Key lawmakers in the House and Senate are racing to craft bipartisan Iran sanctions legislation before the nation’s largest pro-Israel lobby holds its policy conference starting this weekend, March 26.
The annual gathering of the American Israel Public Affairs Committee (AIPAC) offers an ideal environment for congressional action as thousands of eager activists descend on Capitol Hill on March 28. With barely a week to go, the relevant Senate panel remains deadlocked while its House counterpart hopes to shortly strike a deal, according to multiple sources in Congress and pro-Israel groups.
The top Democrat on the House Foreign Affairs panel, Rep. Eliot Engel, D-N.Y., told Al-Monitor last week he has “confidence” he can hammer something out with Chairman Ed Royce, R-Calif.
“We’re still negotiating it, and like everything I do with the chairman I’m hopeful we’ll have a meeting of the minds,” Engel said. “It won’t take forever.”
Meanwhile in the Senate, Democrats have yet to coalesce around a single vision that can get the backing of Foreign Relations Chairman Bob Corker, R-Tenn. The top Democrat on the panel, Sen. Ben Cardin, D-Md., is insisting that any sanctions bill preserve President Barack Obama’s nuclear agreement, while his more hawkish colleague Robert Menendez, D-N.J., is publicly signaling that he’s ready to make the necessary concessions to get a deal done.
Cardin told Al-Monitor that he’s pushing for a “strong bill” that’s “consistent” with the Joint Comprehensive Plan of Action. He indicated that one remaining topic of dispute is how much leeway the Donald Trump administration and future administrations should have in waiving congressionally mandated sanctions.
“Congress can be directive, but you’ve got to give the president national security flexibility,” Cardin said.

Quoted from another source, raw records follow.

### src/hdl/tts_ram.sv
// Generic single write port, single read port RAM with registered read.
// No dependencies.
module tts_ram #(
	parameter int WIDTH = 8,
	parameter int DEPTH = 16
) (
	input  logic                                     clk,
	input  logic                                     we,
	input  logic [((DEPTH > 1) ? $clog2(DEPTH) : 1)-1:0] waddr,
	input  logic [WIDTH-1:0]                         wdata,
	input  logic                                     re,
	input  logic [((DEPTH > 1) ? $clog2(DEPTH) : 1)-1:0] raddr,
	output logic [WIDTH-1:0]                         rdata
);

	logic [WIDTH-1:0] mem_q [DEPTH];
	logic [WIDTH-1:0] rdata_q;

	always_ff @(posedge clk) begin
		if (we) begin
			mem_q[waddr] <= wdata;
		end
		if (re) begin
			rdata_q <= mem_q[raddr];
		end
	end

	assign rdata = rdata_q;

endmodule

### src/hdl/tts_unit.sv
// Shared timer update unit: saturating elapsed add, expiry compare, time left.
// Depends on tts_pkg.
module tts_unit (
	input  logic [tts_pkg::TW-1:0]  elapsed,
	input  logic [tts_pkg::DTW-1:0] dt,
	input  logic [tts_pkg::TW-1:0]  period,
	output tts_pkg::unit_res_t      res
);

	logic [tts_pkg::TW:0]   sum;
	logic [tts_pkg::TW-1:0] sat;

	assign sum = {1'b0, elapsed} + {{(tts_pkg::TW - tts_pkg::DTW + 1){1'b0}}, dt};
	assign sat = sum[tts_pkg::TW] ? {tts_pkg::TW{1'b1}} : sum[tts_pkg::TW-1:0];

	assign res.new_elapsed = sat;
	assign res.expired     = (sat >= period);
	assign res.left        = period - sat;

endmodule

### src/hdl/timeout_table_scanner.sv
// Timeout table scanner: ack timer plus a table of SLOTS act/nak timers.
// Tick: the ack timer, then two class passes over the table, then a summary; one RAM read per cycle unless held.
// Add: takes the first free slot; delete: scans for a matching class and id; one item at a time.
// Results leave through an output register; a new command is taken once the last is loaded.
// Reset: idle, all slots free, ack elapsed 0, periods 100 and 50; no clearing pass.
module timeout_table_scanner #(
	parameter int SLOTS = 16
) (
	input  logic                              clk,
	input  logic                              arst_n,
	input  logic                              cmd_valid,
	output logic                              cmd_stall,
	input  tts_pkg::cmd_t                     cmd,
	output logic                              res_valid,
	input  logic                              res_stall,
	output tts_pkg::res_t                     res,
	input  logic                              cfg_valid,
	output logic                              cfg_ready,
	input  logic [tts_pkg::CFG_IDX_W-1:0]     cfg_index,
	input  logic [tts_pkg::TW-1:0]            cfg_data
);

	localparam int IDX_W = (SLOTS > 1) ? $clog2(SLOTS) : 1;
	localparam logic [IDX_W-1:0] LAST_IDX = IDX_W'(SLOTS - 1);

	typedef enum logic [2:0] {
		S_IDLE, S_ACK, S_SCAN, S_SUM, S_ADD, S_DEL, S_STAT
	} state_t;

	state_t                 state_q;
	tts_pkg::cmd_t          cmd_q;
	logic [tts_pkg::TW-1:0] ack_period_q;
	logic [tts_pkg::TW-1:0] nak_period_q;
	logic [tts_pkg::TW-1:0] ack_elapsed_q;
	logic [SLOTS-1:0]       slot_valid_q;
	logic [SLOTS-1:0]       slot_cls_q;
	logic [IDX_W-1:0]       idx_q;
	logic                   pass_q;
	logic                   issue_q;
	logic                   valid_s1;
	logic [IDX_W-1:0]       idx_s1;
	logic                   pass_s1;
	logic                   lv_s2;
	logic [tts_pkg::TW-1:0] left_s2;
	logic [tts_pkg::TW-1:0] min_q;
	logic                   have_q;
	logic [1:0]             status_q;
	logic                   res_valid_q;
	tts_pkg::res_t          res_q;

	tts_pkg::slot_t         rdata;
	tts_pkg::slot_t         wdata;
	logic                   we;
	logic [IDX_W-1:0]       waddr;
	logic                   re;
	tts_pkg::unit_res_t     ures;
	logic [tts_pkg::TW-1:0] u_el;
	logic [tts_pkg::TW-1:0] u_per;
	logic                   can_load;
	logic                   proc_s1;
	logic                   hold;
	logic                   match_s1;
	logic                   del_cls;
	logic                   add_cls;
	logic                   load;
	tts_pkg::res_t          res_nxt;

	assign can_load  = !res_valid_q || !res_stall;
	assign cmd_stall = (state_q != S_IDLE);
	assign cfg_ready = 1'b1;
	assign res_valid = res_valid_q;
	assign res       = res_q;

	assign del_cls = (cmd_q.op_class == tts_pkg::CLS_NAK);
	assign add_cls = (cmd_q.opcode == tts_pkg::OP_ADD_NAK) || del_cls;

	assign u_el  = (state_q == S_ACK) ? ack_elapsed_q : rdata.elapsed;
	assign u_per = (state_q == S_ACK) ? ack_period_q : rdata.period;

	tts_unit u_unit (
		.elapsed (u_el),
		.dt      (cmd_q.elapsed_ticks),
		.period  (u_per),
		.res     (ures)
	);

	assign proc_s1  = valid_s1 && slot_valid_q[idx_s1] && (slot_cls_q[idx_s1] == pass_s1);
	assign hold     = (state_q == S_SCAN) && proc_s1 && ures.expired && !can_load;
	assign match_s1 = valid_s1 && slot_valid_q[idx_s1] && (slot_cls_q[idx_s1] == del_cls)
		&& (rdata.id == cmd_q.timer_id);

	assign re = issue_q && (((state_q == S_SCAN) && !hold) || (state_q == S_DEL));

	always_comb begin
		we    = 1'b0;
		waddr = idx_s1;
		wdata = rdata;
		if (state_q == S_SCAN && proc_s1 && !hold) begin
			we            = 1'b1;
			wdata.elapsed = ures.expired ? '0 : ures.new_elapsed;
		end else if (state_q == S_ADD && !slot_valid_q[idx_q]) begin
			we            = 1'b1;
			waddr         = idx_q;
			wdata.id      = cmd_q.timer_id;
			wdata.elapsed = '0;
			if (cmd_q.opcode == tts_pkg::OP_ADD_NAK) begin
				wdata.period  = nak_period_q;
				wdata.oneshot = 1'b1;
			end else begin
				wdata.period  = cmd_q.period;
				wdata.oneshot = cmd_q.one_shot;
			end
		end
	end

	tts_ram #(
		.WIDTH ($bits(tts_pkg::slot_t)),
		.DEPTH (SLOTS)
	) u_ram (
		.clk   (clk),
		.we    (we),
		.waddr (waddr),
		.wdata (wdata),
		.re    (re),
		.raddr (idx_q),
		.rdata (rdata)
	);

	always_comb begin
		load    = 1'b0;
		res_nxt = '0;
		case (state_q)
			S_ACK: begin
				load                = ures.expired && can_load;
				res_nxt.kind        = tts_pkg::KIND_EVENT;
				res_nxt.event_class = tts_pkg::CLS_ACK;
			end
			S_SCAN: begin
				load                = proc_s1 && ures.expired && can_load;
				res_nxt.kind        = tts_pkg::KIND_EVENT;
				res_nxt.event_class = pass_s1 ? tts_pkg::CLS_NAK : tts_pkg::CLS_ACT;
				res_nxt.event_id    = rdata.id;
			end
			S_SUM: begin
				load             = can_load;
				res_nxt.kind     = tts_pkg::KIND_SUMMARY;
				res_nxt.min_left = min_q;
				res_nxt.last     = 1'b1;
			end
			S_STAT: begin
				load           = can_load;
				res_nxt.kind   = tts_pkg::KIND_STATUS;
				res_nxt.status = status_q;
				res_nxt.last   = 1'b1;
			end
			default: begin
				load = 1'b0;
			end
		endcase
	end

	always_ff @(posedge clk) begin
		if (state_q == S_ADD && !slot_valid_q[idx_q]) begin
			slot_cls_q[idx_q] <= add_cls;
		end
	end

	always_ff @(posedge clk or negedge arst_n) begin
		if (!arst_n) begin
			state_q       <= S_IDLE;
			cmd_q         <= '0;
			ack_period_q  <= tts_pkg::ACK_PERIOD_RST;
			nak_period_q  <= tts_pkg::NAK_PERIOD_RST;
			ack_elapsed_q <= '0;
			slot_valid_q  <= '0;
			idx_q         <= '0;
			pass_q        <= 1'b0;
			issue_q       <= 1'b0;
			valid_s1      <= 1'b0;
			idx_s1        <= '0;
			pass_s1       <= 1'b0;
			lv_s2         <= 1'b0;
			left_s2       <= '0;
			min_q         <= '0;
			have_q        <= 1'b0;
			status_q      <= tts_pkg::ST_OK;
			res_valid_q   <= 1'b0;
			res_q         <= '0;
		end else begin
			if (load) begin
				res_valid_q <= 1'b1;
				res_q       <= res_nxt;
			end else if (!res_stall) begin
				res_valid_q <= 1'b0;
			end

			if (cfg_valid && cfg_ready) begin
				case (cfg_index)
					tts_pkg::CFG_ACK_PERIOD: ack_period_q <= cfg_data;
					tts_pkg::CFG_NAK_PERIOD: nak_period_q <= cfg_data;
					default: ;
				endcase
			end

			// fold one time left into the running minimum
			if (lv_s2 && (!have_q || left_s2 < min_q)) begin
				min_q  <= left_s2;
				have_q <= 1'b1;
			end
			lv_s2 <= !ures.expired && ((state_q == S_ACK) || ((state_q == S_SCAN) && proc_s1));

			case (state_q)
				S_IDLE: begin
					if (cmd_valid) begin
						cmd_q    <= cmd;
						idx_q    <= '0;
						pass_q   <= 1'b0;
						valid_s1 <= 1'b0;
						case (cmd.opcode)
							tts_pkg::OP_TICK: begin
								min_q   <= '0;
								have_q  <= 1'b0;
								state_q <= S_ACK;
							end
							tts_pkg::OP_ADD: begin
								if (cmd.op_class inside {tts_pkg::CLS_ACT, tts_pkg::CLS_NAK}) begin
									state_q <= S_ADD;
								end else begin
									status_q <= tts_pkg::ST_OK;
									state_q  <= S_STAT;
								end
							end
							tts_pkg::OP_ADD_NAK: begin
								state_q <= S_ADD;
							end
							default: begin
								if (cmd.op_class inside {tts_pkg::CLS_ACT, tts_pkg::CLS_NAK}) begin
									issue_q <= 1'b1;
									state_q <= S_DEL;
								end else begin
									status_q <= tts_pkg::ST_NOTFOUND;
									state_q  <= S_STAT;
								end
							end
						endcase
					end
				end
				S_ACK: begin
					if (!(ures.expired && !can_load)) begin
						ack_elapsed_q <= ures.expired ? '0 : ures.new_elapsed;
						left_s2       <= ures.left;
						issue_q       <= 1'b1;
						state_q       <= S_SCAN;
					end
				end
				S_SCAN: begin
					if (!hold) begin
						left_s2  <= ures.left;
						if (proc_s1 && ures.expired && rdata.oneshot) begin
							slot_valid_q[idx_s1] <= 1'b0;
						end
						valid_s1 <= issue_q;
						idx_s1   <= idx_q;
						pass_s1  <= pass_q;
						if (issue_q) begin
							if (idx_q == LAST_IDX) begin
								idx_q <= '0;
								if (pass_q) begin
									issue_q <= 1'b0;
								end else begin
									pass_q <= 1'b1;
								end
							end else begin
								idx_q <= idx_q + 1'b1;
							end
						end
						if (!issue_q && !valid_s1 && !lv_s2) begin
							state_q <= S_SUM;
						end
					end
				end
				S_SUM: begin
					if (can_load) begin
						state_q <= S_IDLE;
					end
				end
				S_ADD: begin
					if (!slot_valid_q[idx_q]) begin
						slot_valid_q[idx_q] <= 1'b1;
						status_q            <= tts_pkg::ST_OK;
						state_q             <= S_STAT;
					end else if (idx_q == LAST_IDX) begin
						status_q <= tts_pkg::ST_FULL;
						state_q  <= S_STAT;
					end else begin
						idx_q <= idx_q + 1'b1;
					end
				end
				S_DEL: begin
					valid_s1 <= issue_q;
					idx_s1   <= idx_q;
					if (issue_q) begin
						if (idx_q == LAST_IDX) begin
							issue_q <= 1'b0;
						end else begin
							idx_q <= idx_q + 1'b1;
						end
					end
					if (match_s1) begin
						slot_valid_q[idx_s1] <= 1'b0;
						status_q             <= tts_pkg::ST_OK;
						state_q              <= S_STAT;
					end else if (valid_s1 && !issue_q) begin
						status_q <= tts_pkg::ST_NOTFOUND;
						state_q  <= S_STAT;
					end
				end
				S_STAT: begin
					if (can_load) begin
						state_q <= S_IDLE;
					end
				end
				default: begin
					state_q <= S_IDLE;
				end
			endcase
		end
	end

endmodule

The Senate bill is expected to contain non-nuclear sanctions that were included in last year’s compromise between Corker and Menendez, according to an official with a pro-Israel organization. That bill never made it out of committee after Cardin declined to endorse it, but Menendez says he’s now willing to meet Cardin partway.

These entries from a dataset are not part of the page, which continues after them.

### config.mk
export PLATFORM = sky130hd
export DESIGN_NAME = csrmm_cell
export DESIGN_NICKNAME = d
export VERILOG_FILES = /design/src/rtl/core/csrmm_pkg.sv /design/src/rtl/core/csrmm_cell.sv
export SDC_FILE = /design/constraint.sdc
export NUM_CORES = 1
export LEC_CHECK = 0
export ABC_AREA = 1
export ABC_CLOCK_PERIOD_IN_PS = 17000
export BUFFER_PORTS_ARGS = -buffer_cell sky130_fd_sc_hd__buf_2
export CORE_UTILIZATION = 55
export DETAILED_ROUTE_END_ITERATION = 8
export PLACE_DENSITY = 0.73
export SYNTH_ARGS = -nofsm -noshare
export SYNTH_HDL_FRONTEND = slang
export SYNTH_SLANG_ARGS = --single-unit
### constraint.sdc
create_clock -name i_clk -period 17 [get_ports i_clk]
set_input_delay 2.55 -clock i_clk [delete_from_list [all_inputs] [get_ports i_clk]]
set_output_delay 2.55 -clock i_clk [all_outputs]
set_load 0.05 [all_outputs]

“As a matter of fact, I [told] Sen. Cardin today that I wanted to talk to him at length about how we ultimately come together,” Menendez told Al-Monitor on March 15. “And I have been talking to other Democrats on it. I’m not ready to say we’re not going to reconcile whatever views we originally had. I’ve obviously moved a little bit from last year’s piece of legislation in building broad bipartisan support.”
The bill may also incorporate several provisions related to Iran’s ballistic missile program that were included in legislation last year from Sen. Kelly Ayotte, R-N.H., who has since lost re-election. The missile issue remains a top priority for AIPAC and Congress, especially after Iran’s recent missile tests and the Trump administration’s subsequent sanctions orders.
“The United States must integrate these sanctions into a comprehensive strategy toward Iran,” AIPAC argued in a February policy memo. “The administration must work aggressively to identify additional entities involved in Iran’s missile program and sanction those supporting these entities, including financial and transportation companies.”
The House bill, meanwhile, is expected to focus more specifically than its Senate counterpart on Iran’s human rights violations, the pro-Israel source said.
The internal congressional politics have left AIPAC lobbyists discreetly pushing both parties to compromise and avoid a repeat of the highly partisan Iran deal debate of 2015. The organization’s latest Iran-related legislative push was for renewal of the Iran Sanctions Act, which passed both chambers overwhelmingly late last year.
Even if Congress can’t compromise in time on Iran, AIPAC advocates will have other priorities to lobby for.
These include legislation from Sen. Marco Rubio, R-Fla., that empowers state and local governments to avoid doing business with entities that support the boycott campaign against Israel. AIPAC is also pushing Congress to adopt Defense spending legislation that sets aside $601 million for US-Israel missile defense. That bill cleared the House earlier this year but faces uncertain prospects in the Senate, where many Democrats are worried about Trump’s budget priorities.